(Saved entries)
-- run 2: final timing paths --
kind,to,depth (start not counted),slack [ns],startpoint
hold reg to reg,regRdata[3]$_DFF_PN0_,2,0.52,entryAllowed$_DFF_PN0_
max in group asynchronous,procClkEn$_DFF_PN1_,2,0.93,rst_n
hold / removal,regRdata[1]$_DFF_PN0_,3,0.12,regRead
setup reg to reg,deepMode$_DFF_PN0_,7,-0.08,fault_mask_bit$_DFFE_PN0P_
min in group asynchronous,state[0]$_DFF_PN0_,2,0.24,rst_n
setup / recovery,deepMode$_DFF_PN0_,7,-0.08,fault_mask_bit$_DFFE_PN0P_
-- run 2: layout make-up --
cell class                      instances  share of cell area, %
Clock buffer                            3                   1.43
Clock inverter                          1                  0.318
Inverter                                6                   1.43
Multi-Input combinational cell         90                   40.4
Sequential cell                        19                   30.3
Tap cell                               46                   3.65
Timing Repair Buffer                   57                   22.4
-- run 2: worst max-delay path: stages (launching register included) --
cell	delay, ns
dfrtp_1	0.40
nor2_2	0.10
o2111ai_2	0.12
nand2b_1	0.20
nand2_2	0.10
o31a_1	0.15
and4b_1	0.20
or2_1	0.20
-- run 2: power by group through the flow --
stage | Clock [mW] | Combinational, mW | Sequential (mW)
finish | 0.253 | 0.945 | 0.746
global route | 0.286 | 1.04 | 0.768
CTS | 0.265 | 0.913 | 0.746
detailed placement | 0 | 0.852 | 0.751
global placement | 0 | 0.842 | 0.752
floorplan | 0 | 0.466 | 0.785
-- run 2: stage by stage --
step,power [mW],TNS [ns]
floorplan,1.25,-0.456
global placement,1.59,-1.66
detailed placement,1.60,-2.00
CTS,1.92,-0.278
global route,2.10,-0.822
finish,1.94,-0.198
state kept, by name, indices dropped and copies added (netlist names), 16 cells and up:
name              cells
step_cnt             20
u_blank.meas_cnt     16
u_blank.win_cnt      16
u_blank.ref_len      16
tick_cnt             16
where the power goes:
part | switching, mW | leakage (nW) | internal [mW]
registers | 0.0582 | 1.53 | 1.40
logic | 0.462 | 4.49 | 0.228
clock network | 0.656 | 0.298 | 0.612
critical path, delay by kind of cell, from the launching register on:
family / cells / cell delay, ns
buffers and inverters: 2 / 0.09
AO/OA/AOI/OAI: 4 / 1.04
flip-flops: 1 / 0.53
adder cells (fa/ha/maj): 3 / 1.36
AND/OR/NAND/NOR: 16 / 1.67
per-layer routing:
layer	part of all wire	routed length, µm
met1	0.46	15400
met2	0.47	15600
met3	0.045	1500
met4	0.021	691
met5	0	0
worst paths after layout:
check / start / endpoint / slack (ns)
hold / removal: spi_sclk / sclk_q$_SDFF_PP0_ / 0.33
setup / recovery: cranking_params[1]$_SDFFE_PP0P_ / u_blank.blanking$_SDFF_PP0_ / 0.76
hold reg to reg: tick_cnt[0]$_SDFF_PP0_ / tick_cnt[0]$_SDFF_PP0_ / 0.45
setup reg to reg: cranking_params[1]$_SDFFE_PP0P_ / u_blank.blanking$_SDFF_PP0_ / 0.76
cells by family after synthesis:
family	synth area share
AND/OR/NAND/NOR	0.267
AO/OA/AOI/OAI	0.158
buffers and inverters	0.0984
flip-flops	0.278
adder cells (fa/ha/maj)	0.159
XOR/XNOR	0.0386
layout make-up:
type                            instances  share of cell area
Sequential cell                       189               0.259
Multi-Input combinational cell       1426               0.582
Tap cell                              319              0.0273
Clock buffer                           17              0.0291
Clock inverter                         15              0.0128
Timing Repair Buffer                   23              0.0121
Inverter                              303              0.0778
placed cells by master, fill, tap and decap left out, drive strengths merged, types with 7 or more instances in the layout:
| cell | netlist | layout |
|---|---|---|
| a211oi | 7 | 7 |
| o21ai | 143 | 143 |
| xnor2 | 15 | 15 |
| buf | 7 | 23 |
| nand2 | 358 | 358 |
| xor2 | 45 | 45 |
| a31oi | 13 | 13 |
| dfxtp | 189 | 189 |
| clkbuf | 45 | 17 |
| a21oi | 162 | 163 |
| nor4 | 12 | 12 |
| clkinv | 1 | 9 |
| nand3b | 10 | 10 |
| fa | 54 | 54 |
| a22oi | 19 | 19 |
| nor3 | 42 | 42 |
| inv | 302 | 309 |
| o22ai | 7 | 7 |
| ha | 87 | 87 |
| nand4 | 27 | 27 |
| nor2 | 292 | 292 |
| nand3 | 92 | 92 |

Instructions to follow — Your answer should consist only of the count of lines in the data that contain "power".

Exercise response — 3